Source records
=======

This is an optimization exercise on Yosys and OpenROAD, whose aim is small area, a short achievable clock period and few clock cycles per item, not a production implementation. RTL that was checked went through simulation tests only; none was proved equivalent to the original.

== v6 ==
Design carry_norm, start of the top module:
module carry_norm (
    input  wire        clk,
    input  wire        rst,
    input  wire        in_valid,
    output reg         in_ready,
    input  wire [63:0] in_data,
    input  wire        in_last,
    output reg         out_valid,
    input  wire        out_ready,
    output wire [63:0] out_digit,
    output reg         out_last,
    output reg         out_err,
    output reg         out_topovf
);
For scale: about 2100 cells after synthesis, ~140 I/O pins.
export LEC_CHECK = 0
export ABC_AREA = 1
export CAP_MARGIN = 20
export CORE_MARGIN = 2
export CORE_UTILIZATION = 40
export SETUP_SLACK_MARGIN = 2
export SLEW_MARGIN = 20
create_clock -name core_clock -period 100.0 [get_ports {clk}]
standard.sh (not shown) runs the stock make flow with config.mk's settings and CLKGATE_MAP_FILE= SYNTH_SCRIPT=/design/flow/synth_recipe.tcl, a recipe that flattens the netlist after the stock synthesis.
==> flow/flow/run.sh <==
#!/bin/bash
# The standard layout, with a plain small buffer (buf_1) on each port
# instead of the flow's default port buffer. Everything else is unchanged.
set -euo pipefail
bash standard.sh "BUFFER_PORTS_ARGS=-buffer_cell sky130_fd_sc_hd__buf_1" finish > standard.log 2>&1
v6 | status: complete | timing, DRC, antenna: pass
Testbench counts of v6, summed over its fixed seeds: cycles 18,530, items 18,514.
Context: an optimization exercise on an open-source flow, tuned for a short achievable clock period and few clock cycles per item. The choices shown serve that exercise and are no tape-out recipe. In this exercise RTL edits were held to simulation tests only and were not proved equivalent to the original. Power and IR drop assume default switching activity.

==> pepper <==
Design bbj_engine, start of the top module:
module bbj_engine (
    input  wire        clk,
    input  wire        rst,
    input  wire        frame_start,
    input  wire [1:0]  msg_kind,      
    input  wire [15:0] msg_mask,
    input  wire [15:0] step_budget,   
    output reg  [2:0]  run_state,     
    output reg         frame_done,
    output reg         mem_req,
    output reg         mem_we,
    output reg  [23:0] mem_addr,
    output reg  [7:0]  mem_wdata,
    input  wire        mem_ready,
    input  wire        mem_rvalid,
    input  wire [7:0]  mem_rdata,
    output wire        pix_valid,
    input  wire        pix_ready,
    output wire [23:0] pix_rgb
);
    localparam NI  = 64;              
    localparam NIB = 6;
    localparam ND  = 64;              
    localparam NDB = 6;
    localparam RS_IDLE    = 3'd1;
    localparam RS_RUNNING = 3'd2;
    localparam RS_HALTED  = 3'd4;
    localparam P_IDLE = 3'd0;
    localparam P_HALT = 3'd1;
    localparam P_INJ  = 3'd2;    
    localparam P_SEED = 3'd3;    
    localparam P_STEP = 3'd4;    
    localparam P_VID  = 3'd5;    
    localparam P_PIX  = 3'd6;    
    reg [2:0]  phase;
    reg [15:0] mask;
    reg        inj;               
    reg [1:0]  sq_iss, sq_rcv;    
    reg        vid_iss;           
    reg        rv_q;
    reg [7:0]  rd_q;
    reg        s_v;
    reg        s_we;
    reg [23:0] s_addr;
    reg [7:0]  s_wdata;
    wire       can_put = !s_v;
    reg        va;                
    reg [23:0] pca;
    reg [16:0] steps_a;           
    reg        vb;                
    reg [23:0] srcb, dstb;
    reg        wv;
    reg [23:0] wa;
    reg [7:0]  wd;
    reg [19:0] wa_hm1;            
    reg        wa_hm1_ok;         
    reg            ifull, dfull;
    reg [15:0]     lfsr;
    reg [NI-1:0]   iv;
    reg [NIB-1:0]  irr;
    reg [ND-1:0]   dv;
    reg [NDB-1:0]  drr;
    reg        ifill;             
    reg [3:0]  fi_n;              
    reg [3:0]  fi_iss, fi_rcv;    
    reg        dfill;             
    reg        df_iss;
    wire fi_tail      = (fi_rcv >= fi_n);
    wire ifill_wr     = ifill && (fi_rcv != 4'd9) && (fi_tail || rv_q);
    wire ifill_commit = ifill && (fi_rcv == 4'd9);
    wire dfill_commit = dfill && df_iss && rv_q;
    wire [7:0] wbus = (ifill || dfill) ? (fi_tail && ifill ? 8'd0 : rd_q) : wd;
    wire [NI-1:0]    imatch;
  ...
export LEC_CHECK = 0
export CAP_MARGIN = 30
export CELL_PAD_IN_SITES_DETAIL_PLACEMENT = 1
export CELL_PAD_IN_SITES_GLOBAL_PLACEMENT = 2
export CORE_MARGIN = 2
export CORE_UTILIZATION = 30
export PLACE_DENSITY = 0.4
export SETUP_SLACK_MARGIN = 3
export SLEW_MARGIN = 45
export TNS_END_PERCENT = 5
create_clock -name core_clock -period 8.0 [get_ports {clk}]
run.sh (not shown) runs the stock make flow with config.mk's settings and CLKGATE_MAP_FILE= SYNTH_SCRIPT=/design/flow/synth_recipe.tcl, a recipe that flattens the netlist after the stock synthesis.
==> inputs of xenon, as changes to pepper <==
--- a/flow/design.v
+++ b/flow/design.v
@@ -14,18 +14,18 @@
     input  wire        mem_ready,
     input  wire        mem_rvalid,
     input  wire [7:0]  mem_rdata,
     output wire        pix_valid,
     input  wire        pix_ready,
     output wire [23:0] pix_rgb
 );
-    localparam NI  = 64;              
-    localparam NIB = 6;
-    localparam ND  = 64;              
-    localparam NDB = 6;
+    localparam NI  = 80;              
+    localparam NIB = 7;
+    localparam ND  = 80;              
+    localparam NDB = 7;
     localparam RS_IDLE    = 3'd1;
     localparam RS_RUNNING = 3'd2;
     localparam RS_HALTED  = 3'd4;
     localparam P_IDLE = 3'd0;
     localparam P_HALT = 3'd1;
     localparam P_INJ  = 3'd2;    
     localparam P_SEED = 3'd3;    
@@ -50,16 +50,14 @@
     reg        vb;                
     reg [23:0] srcb, dstb;
     reg        wv;
     reg [23:0] wa;
     reg [7:0]  wd;
     reg [19:0] wa_hm1;            
     reg        wa_hm1_ok;         
-    reg            ifull, dfull;
-    reg [15:0]     lfsr;
     reg [NI-1:0]   iv;
     reg [NIB-1:0]  irr;
     reg [ND-1:0]   dv;
     reg [NDB-1:0]  drr;
     reg        ifill;             
     reg [3:0]  fi_n;              
     reg [3:0]  fi_iss, fi_rcv;    
@@ -296,17 +294,14 @@
             wd         <= 8'd0;
             wa_hm1     <= 20'd0;
             wa_hm1_ok  <= 1'b0;
             iv         <= {NI{1'b0}};
             dv         <= {ND{1'b0}};
             irr        <= {NIB{1'b0}};
             drr        <= {NDB{1'b0}};
-            ifull      <= 1'b0;
-            dfull      <= 1'b0;
-            lfsr       <= 16'hace1;
             ifill      <= 1'b0;
             fi_n       <= 4'd0;
             fi_iss     <= 4'd0;
             fi_rcv     <= 4'd0;
             dfill      <= 1'b0;
             df_iss     <= 1'b0;
             pix_iss    <= 16'd0;
@@ -319,15 +314,14 @@
             pf_cnt     <= 4'd0;
             rv_q       <= 1'b0;
             rd_q       <= 8'd0;
             imiss_q    <= 1'b0;
             dmiss_q    <= 1'b0;
         end else begin
             frame_done <= 1'b0;
-            lfsr       <= {lfsr[14:0], lfsr[15] ^ lfsr[13] ^ lfsr[12] ^ lfsr[10]};
             rv_q       <= mem_rvalid;
             rd_q       <= mem_rdata;
             imiss_q    <= imiss && !ifill_start;
             dmiss_q    <= dmiss && !dfill_start;
             if (!mem_req || mem_ready) begin
                 if (s_v) begin
                     mem_req   <= 1'b1;
@@ -365,16 +359,14 @@
                         inj       <= 1'b0;
                         sq_iss    <= 2'd0;
                         sq_rcv    <= 2'd0;
                         iv        <= {NI{1'b0}};
                         dv        <= {ND{1'b0}};
                         irr       <= {NIB{1'b0}};
                         drr       <= {NDB{1'b0}};
-                        ifull     <= 1'b0;
-                        dfull     <= 1'b0;
                         va        <= 1'b0;
                         vb        <= 1'b0;
                         ifill     <= 1'b0;
                         dfill     <= 1'b0;
                         phase     <= (msg_kind == 2'd1) ? P_INJ : P_SEED;
                     end
                 end
@@ -419,17 +411,15 @@
                     df_iss <= 1'b0;
                 end
                 if (df_put)
                     df_iss <= 1'b1;
                 if (dfill_commit) begin
                     dfill   <= 1'b0;
                     dv[drr] <= 1'b1;
-                    drr     <= dfull ? lfsr[NDB-1:0] : drr + 1'b1;
-                    if (drr == ND - 1)
-                        dfull <= 1'b1;
+                    drr     <= (drr == ND - 1) ? {NDB{1'b0}} : drr + 1'b1;
                 end
                 if (ifill_start) begin
                     ifill  <= 1'b1;
                     fi_iss <= 4'd0;
                     fi_rcv <= 4'd0;
                     iv[irr] <= 1'b0;
                     fi_n   <= (pca[23:4] == 20'hfffff && pca[3]) ? (4'd0 - pca[3:0]) : 4'd9;
@@ -437,17 +427,15 @@
                 if (if_put)
                     fi_iss <= fi_iss + 4'd1;
                 if (ifill_wr)
                     fi_rcv <= fi_rcv + 4'd1;
                 if (ifill_commit) begin
                     ifill   <= 1'b0;
                     iv[irr] <= 1'b1;
-                    irr     <= ifull ? lfsr[NIB+7:8] : irr + 1'b1;
-                    if (irr == NI - 1)
-                        ifull <= 1'b1;
+                    irr     <= (irr == NI - 1) ? {NIB{1'b0}} : irr + 1'b1;
                 end
             end
             P_VID: begin
                 if (vid_put)
                     vid_iss <= 1'b1;
                 if (rv_q) begin
                     bank         <= rd_q;
Settings changed: CAP_MARGIN 30 to 20, SLEW_MARGIN 45 to 20.
==> comparison table <==
                                                                                  xenon      pepper
Outcome                                                          finished with violations  timing/DRC/antenna clean
Reasons for failing layout checks                                              slew limit           -
Insertion delay of the later-clocked pin in the worst-skew pair                   1.46 ns     1.42 ns
Achievable frequency                                                              172 MHz     178 MHz
Sequential Power                                                                  62.1 mW     50.1 mW
Post-Syn Area                                                                  0.513 mm^2  0.414 mm^2
Worst hold endpoint                                                               mask[9]     lfsr[7]
Switching power as a share of total power                                           0.240       0.225
Post-CTS sizing                                                                      1566         647
Slowest cell delay on critical path                                               1.16 ns     0.61 ns
Clock share of power                                                                0.483       0.500
Proportion of power drawn by combinational gates                                    0.044       0.017
Area added between synthesis and finish                                             25.2%       24.5%
Crit-path max FO                                                                        8          36
Testbench counts of pepper, summed over its fixed seeds: cycles 1,240,226, frames 8.
Testbench counts of xenon, summed over its fixed seeds: cycles 1,060,776, frames 8.

[port drivers added, routing unchanged]
No port has a modelled driver above. Below, the same layouts with a new extraction and two added sets of constraints.
Step 1 assumes that a clkbuf_16 drives the clock port and a buf_2 every other input.
Step 2, shift: input delay + t, output delay - t, t = (earliest + latest rising clock arrival at the registers) / 2. This alone moves slack from input paths to output paths.
a / b / c = ideal ports / drivers / drivers and shift; a / b = the first two.
run	t, ns	setup WS [ns]	worst slew at a driven data input, ns
pepper	1.501	2.396 / 2.396 / 2.396	0.12
xenon	1.578	2.169 / 2.169 / 1.572	0.11
The setup slack of xenon, which loses most, moves by 0.000 ns with the drivers and by -0.597 ns with both steps.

=======

Quote the data above from the line containing "standard.sh (not shown)" to the line containing "Testbench counts of v6, summed", inclusive, and stop.

Answer for the task:
standard.sh (not shown) runs the stock make flow with config.mk's settings and CLKGATE_MAP_FILE= SYNTH_SCRIPT=/design/flow/synth_recipe.tcl, a recipe that flattens the netlist after the stock synthesis.
==> flow/flow/run.sh <==
#!/bin/bash
# The standard layout, with a plain small buffer (buf_1) on each port
# instead of the flow's default port buffer. Everything else is unchanged.
set -euo pipefail
bash standard.sh "BUFFER_PORTS_ARGS=-buffer_cell sky130_fd_sc_hd__buf_1" finish > standard.log 2>&1
v6 | status: complete | timing, DRC, antenna: pass
Testbench counts of v6, summed over its fixed seeds: cycles 18,530, items 18,514.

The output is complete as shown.